Outside of Samoa, more Samoans live here than anywhere else so in a way, New Zealand is Samoa’s second home. Some refer to Samoa as a friend but the island nation and its sons and daughters are more like family, or fanau.
But our relationship has had its share of darkness. This year marks 100 years since New Zealand seized Samoa from Germany. Ninety-six years since our Government allowed an influenzainfected ship to dock in Apia: 8500 died and Samoa lost 22 per cent of her people. Eighty-five years since “Black Saturday”, when New Zealand officers opened machine gun fire on unarmed Samoan civilians marching for independence; nine were killed including Paramount Chief Tupua Tamasese Lealofioaana III. From these painful beginnings, our modern relationship with Samoa was born.

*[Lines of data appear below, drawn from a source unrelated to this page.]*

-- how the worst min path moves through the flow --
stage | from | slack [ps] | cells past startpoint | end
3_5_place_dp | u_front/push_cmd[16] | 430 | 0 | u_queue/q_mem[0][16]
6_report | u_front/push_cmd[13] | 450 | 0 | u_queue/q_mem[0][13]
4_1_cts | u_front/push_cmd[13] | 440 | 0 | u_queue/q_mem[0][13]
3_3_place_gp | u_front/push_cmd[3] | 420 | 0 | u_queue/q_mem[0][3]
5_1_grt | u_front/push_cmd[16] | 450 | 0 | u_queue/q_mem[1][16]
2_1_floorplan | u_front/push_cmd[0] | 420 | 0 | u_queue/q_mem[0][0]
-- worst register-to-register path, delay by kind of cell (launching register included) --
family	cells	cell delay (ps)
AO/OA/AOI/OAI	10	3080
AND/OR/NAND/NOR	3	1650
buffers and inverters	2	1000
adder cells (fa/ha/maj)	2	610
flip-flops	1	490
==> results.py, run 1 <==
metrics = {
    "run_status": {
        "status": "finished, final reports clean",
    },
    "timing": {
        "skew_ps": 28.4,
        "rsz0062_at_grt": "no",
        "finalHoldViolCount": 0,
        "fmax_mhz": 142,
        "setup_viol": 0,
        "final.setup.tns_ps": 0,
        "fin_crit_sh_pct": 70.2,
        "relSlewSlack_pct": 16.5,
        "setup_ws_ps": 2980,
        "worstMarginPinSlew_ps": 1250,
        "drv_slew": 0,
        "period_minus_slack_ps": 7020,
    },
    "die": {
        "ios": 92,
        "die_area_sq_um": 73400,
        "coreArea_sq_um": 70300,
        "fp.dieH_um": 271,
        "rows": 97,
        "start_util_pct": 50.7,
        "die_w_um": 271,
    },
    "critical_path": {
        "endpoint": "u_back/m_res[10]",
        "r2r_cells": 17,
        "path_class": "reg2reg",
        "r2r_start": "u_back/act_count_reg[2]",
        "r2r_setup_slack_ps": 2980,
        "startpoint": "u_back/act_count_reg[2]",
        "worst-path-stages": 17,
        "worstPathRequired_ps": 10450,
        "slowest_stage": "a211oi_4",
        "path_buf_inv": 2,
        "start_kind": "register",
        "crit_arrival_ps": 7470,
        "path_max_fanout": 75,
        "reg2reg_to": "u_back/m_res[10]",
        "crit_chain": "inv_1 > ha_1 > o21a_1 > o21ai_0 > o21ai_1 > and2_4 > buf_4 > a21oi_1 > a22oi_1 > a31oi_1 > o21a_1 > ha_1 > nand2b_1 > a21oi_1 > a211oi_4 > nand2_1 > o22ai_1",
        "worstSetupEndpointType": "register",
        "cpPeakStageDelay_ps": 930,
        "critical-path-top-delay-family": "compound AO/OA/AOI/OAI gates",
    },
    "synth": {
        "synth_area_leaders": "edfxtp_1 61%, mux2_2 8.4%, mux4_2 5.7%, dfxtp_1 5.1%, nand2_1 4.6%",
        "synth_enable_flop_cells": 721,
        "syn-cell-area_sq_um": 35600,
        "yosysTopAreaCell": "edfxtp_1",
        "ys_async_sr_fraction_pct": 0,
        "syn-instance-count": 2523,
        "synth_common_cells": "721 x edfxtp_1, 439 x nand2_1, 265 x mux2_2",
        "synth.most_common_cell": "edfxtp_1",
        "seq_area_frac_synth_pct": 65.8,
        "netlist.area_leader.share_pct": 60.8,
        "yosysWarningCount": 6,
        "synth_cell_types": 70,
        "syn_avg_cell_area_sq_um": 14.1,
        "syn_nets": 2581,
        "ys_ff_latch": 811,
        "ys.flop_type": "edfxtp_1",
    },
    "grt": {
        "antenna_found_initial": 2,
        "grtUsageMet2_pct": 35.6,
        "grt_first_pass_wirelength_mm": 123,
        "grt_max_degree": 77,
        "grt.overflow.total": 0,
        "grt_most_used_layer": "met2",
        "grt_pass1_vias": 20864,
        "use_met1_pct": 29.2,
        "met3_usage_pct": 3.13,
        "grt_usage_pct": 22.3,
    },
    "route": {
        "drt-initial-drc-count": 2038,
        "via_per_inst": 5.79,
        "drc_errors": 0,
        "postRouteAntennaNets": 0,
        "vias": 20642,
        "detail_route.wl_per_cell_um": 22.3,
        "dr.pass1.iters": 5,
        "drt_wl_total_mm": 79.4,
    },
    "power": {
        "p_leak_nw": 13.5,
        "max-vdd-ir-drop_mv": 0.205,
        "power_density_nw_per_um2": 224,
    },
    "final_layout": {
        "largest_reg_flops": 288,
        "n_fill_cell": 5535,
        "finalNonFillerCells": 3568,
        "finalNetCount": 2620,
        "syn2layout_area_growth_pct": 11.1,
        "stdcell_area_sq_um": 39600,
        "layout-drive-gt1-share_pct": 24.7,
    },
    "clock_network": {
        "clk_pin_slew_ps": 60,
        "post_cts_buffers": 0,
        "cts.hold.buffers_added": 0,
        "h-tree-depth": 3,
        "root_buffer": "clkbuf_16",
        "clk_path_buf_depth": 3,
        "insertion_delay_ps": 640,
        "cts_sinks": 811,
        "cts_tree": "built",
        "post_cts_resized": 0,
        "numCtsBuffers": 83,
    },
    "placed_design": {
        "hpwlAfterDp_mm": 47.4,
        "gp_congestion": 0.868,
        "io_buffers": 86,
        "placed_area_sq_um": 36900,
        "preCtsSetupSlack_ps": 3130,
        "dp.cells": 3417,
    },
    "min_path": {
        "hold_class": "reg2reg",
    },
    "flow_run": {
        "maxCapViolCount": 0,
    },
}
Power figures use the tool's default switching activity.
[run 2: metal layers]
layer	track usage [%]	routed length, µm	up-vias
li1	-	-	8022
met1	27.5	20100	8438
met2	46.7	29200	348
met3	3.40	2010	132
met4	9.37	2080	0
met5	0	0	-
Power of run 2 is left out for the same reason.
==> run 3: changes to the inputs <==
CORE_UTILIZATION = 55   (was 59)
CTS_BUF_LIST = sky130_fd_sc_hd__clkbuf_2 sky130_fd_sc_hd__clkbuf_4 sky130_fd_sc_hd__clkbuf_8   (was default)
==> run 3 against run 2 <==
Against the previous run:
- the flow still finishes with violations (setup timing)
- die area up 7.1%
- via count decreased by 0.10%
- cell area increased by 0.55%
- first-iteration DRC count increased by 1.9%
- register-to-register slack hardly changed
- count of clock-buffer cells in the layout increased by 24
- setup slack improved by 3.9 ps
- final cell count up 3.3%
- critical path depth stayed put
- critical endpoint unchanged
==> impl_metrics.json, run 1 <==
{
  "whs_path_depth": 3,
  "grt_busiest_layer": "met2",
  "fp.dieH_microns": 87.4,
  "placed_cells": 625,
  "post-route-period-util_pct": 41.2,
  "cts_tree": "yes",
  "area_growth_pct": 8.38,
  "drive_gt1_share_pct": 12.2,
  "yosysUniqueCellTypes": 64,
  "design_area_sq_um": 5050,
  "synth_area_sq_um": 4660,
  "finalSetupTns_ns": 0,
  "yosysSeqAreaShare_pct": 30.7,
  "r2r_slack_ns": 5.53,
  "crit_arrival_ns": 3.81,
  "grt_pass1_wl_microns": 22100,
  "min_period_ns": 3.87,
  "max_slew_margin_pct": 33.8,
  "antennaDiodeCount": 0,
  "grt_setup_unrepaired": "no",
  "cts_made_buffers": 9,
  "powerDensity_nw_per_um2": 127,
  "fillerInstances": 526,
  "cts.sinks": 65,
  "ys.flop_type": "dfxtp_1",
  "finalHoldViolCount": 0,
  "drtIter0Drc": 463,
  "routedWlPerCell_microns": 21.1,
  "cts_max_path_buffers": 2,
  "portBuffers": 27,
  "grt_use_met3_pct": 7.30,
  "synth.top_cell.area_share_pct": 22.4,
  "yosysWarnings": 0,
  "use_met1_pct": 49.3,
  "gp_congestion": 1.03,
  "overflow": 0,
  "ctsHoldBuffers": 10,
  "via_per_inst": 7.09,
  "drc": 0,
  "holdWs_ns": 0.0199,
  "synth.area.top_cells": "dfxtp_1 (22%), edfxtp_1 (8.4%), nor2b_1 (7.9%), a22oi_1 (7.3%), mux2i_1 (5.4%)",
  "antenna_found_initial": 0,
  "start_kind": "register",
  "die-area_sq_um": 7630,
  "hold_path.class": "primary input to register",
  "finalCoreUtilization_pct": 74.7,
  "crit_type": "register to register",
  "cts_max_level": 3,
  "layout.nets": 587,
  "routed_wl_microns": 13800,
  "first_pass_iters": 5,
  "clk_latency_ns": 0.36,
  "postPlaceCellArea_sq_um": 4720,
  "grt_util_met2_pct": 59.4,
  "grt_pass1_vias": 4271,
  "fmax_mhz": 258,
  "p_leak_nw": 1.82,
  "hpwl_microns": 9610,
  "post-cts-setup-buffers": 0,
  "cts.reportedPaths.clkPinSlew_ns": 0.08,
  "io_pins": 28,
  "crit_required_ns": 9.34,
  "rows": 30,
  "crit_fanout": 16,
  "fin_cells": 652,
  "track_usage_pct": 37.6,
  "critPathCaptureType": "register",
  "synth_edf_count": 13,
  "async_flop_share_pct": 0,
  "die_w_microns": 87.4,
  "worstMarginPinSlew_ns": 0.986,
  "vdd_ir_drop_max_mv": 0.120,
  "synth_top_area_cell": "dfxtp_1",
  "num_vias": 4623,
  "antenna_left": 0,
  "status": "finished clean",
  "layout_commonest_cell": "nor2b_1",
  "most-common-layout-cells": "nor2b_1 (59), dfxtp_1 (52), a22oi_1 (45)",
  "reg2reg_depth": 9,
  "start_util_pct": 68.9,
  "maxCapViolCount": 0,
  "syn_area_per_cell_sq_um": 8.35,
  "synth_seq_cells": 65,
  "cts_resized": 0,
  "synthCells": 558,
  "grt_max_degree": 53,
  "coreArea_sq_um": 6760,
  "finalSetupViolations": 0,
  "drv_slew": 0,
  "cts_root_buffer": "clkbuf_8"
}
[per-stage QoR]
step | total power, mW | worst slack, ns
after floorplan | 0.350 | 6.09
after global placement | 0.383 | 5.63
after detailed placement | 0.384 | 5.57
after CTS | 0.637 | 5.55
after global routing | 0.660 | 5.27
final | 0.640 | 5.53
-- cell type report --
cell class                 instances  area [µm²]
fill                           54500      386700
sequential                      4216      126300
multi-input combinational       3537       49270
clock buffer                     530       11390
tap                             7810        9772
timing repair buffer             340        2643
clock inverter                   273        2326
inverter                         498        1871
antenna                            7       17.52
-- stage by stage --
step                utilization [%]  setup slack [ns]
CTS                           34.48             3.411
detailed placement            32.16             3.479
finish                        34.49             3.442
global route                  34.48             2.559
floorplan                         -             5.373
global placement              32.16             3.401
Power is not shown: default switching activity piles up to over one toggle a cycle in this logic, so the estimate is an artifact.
<file path="config.mk">
export PLATFORM = sky130hd
export DESIGN_NAME = thermal_interlock_fan_control
export DESIGN_NICKNAME = d
export VERILOG_FILES = /design/src/rtl/tifc_pkg.sv /design/src/rtl/thermal_interlock_fan_control.sv /design/src/rtl/tifc_div.sv /design/src/rtl/tifc_dp.sv /design/src/rtl/tifc_ctrl.sv
export VERILOG_INCLUDE_DIRS = /design/src /design/src/rtl
export SDC_FILE = /design/constraint.sdc
export NUM_CORES = 1
export LEC_CHECK = 0
export BUFFER_PORTS_ARGS = -buffer_cell sky130_fd_sc_hd__buf_4
export CAP_MARGIN = 15
export CORE_ASPECT_RATIO = 1.75
export CORE_MARGIN = 1
export CORE_UTILIZATION = 45
export CTS_CLUSTER_SIZE = 16
export DETAILED_ROUTE_END_ITERATION = 12
export GPL_TIMING_DRIVEN = 0
export PLACE_DENSITY = 0.71
export SETUP_SLACK_MARGIN = 0.3
export SYNTH_ARGS = -nofsm -noshare
export SYNTH_HDL_FRONTEND = slang
export SYNTH_SLANG_ARGS = --single-unit
</file>
<file path="constraint.sdc">
create_clock -name clk -period 20.5 [get_ports clk]
set_input_delay 1.025 -clock clk [delete_from_list [all_inputs] [get_ports clk]]
set_output_delay 1.025 -clock clk [all_outputs]
set_load 0.005 [all_outputs]
</file>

Thankfully, and more recently, in 2002 Prime Minister Helen Clark apologised for the early, appalling years of New Zealand rule.
For Samoan Language Week, I attended an unforgettable church service at PIPC Porirua. Unforgettable because, as well as entertaining sermons and beautiful singing, we also heard our national anthem sung in Samoan for the very first time. Next morning, out at St Patrick’s College Silverstream, students re-enacted a photo of the college’s first Samoan boarders. One of those boys from 1955 is a nephew of the chief gunned down on Black Saturday, and now he’s Samoa’s Head of State, His Highness Tui Atua Tupua Tamasese. Pacific Island Affairs Minister Peseta Sam Lotu-Iiga was also at church that Sunday. Born in Samoa and raised in Mangere, he’s a Cambridge graduate and former hooker for the NZ Barbarians Club. Peseta was humbled at how Samoan people are influenced and inspired by identity while ever keen to share it with the rest of New Zealand.
However we can’t be proud the All Blacks have never played a game in Samoa or Tonga. Pacific New Zealanders’ contribution to New Zealand and global rugby is extraordinary. Their potent legacy can be found in clubrooms and on playing fields across our country, in the scores of coaches, administrators and players. Respect for each other and for this legacy demands change.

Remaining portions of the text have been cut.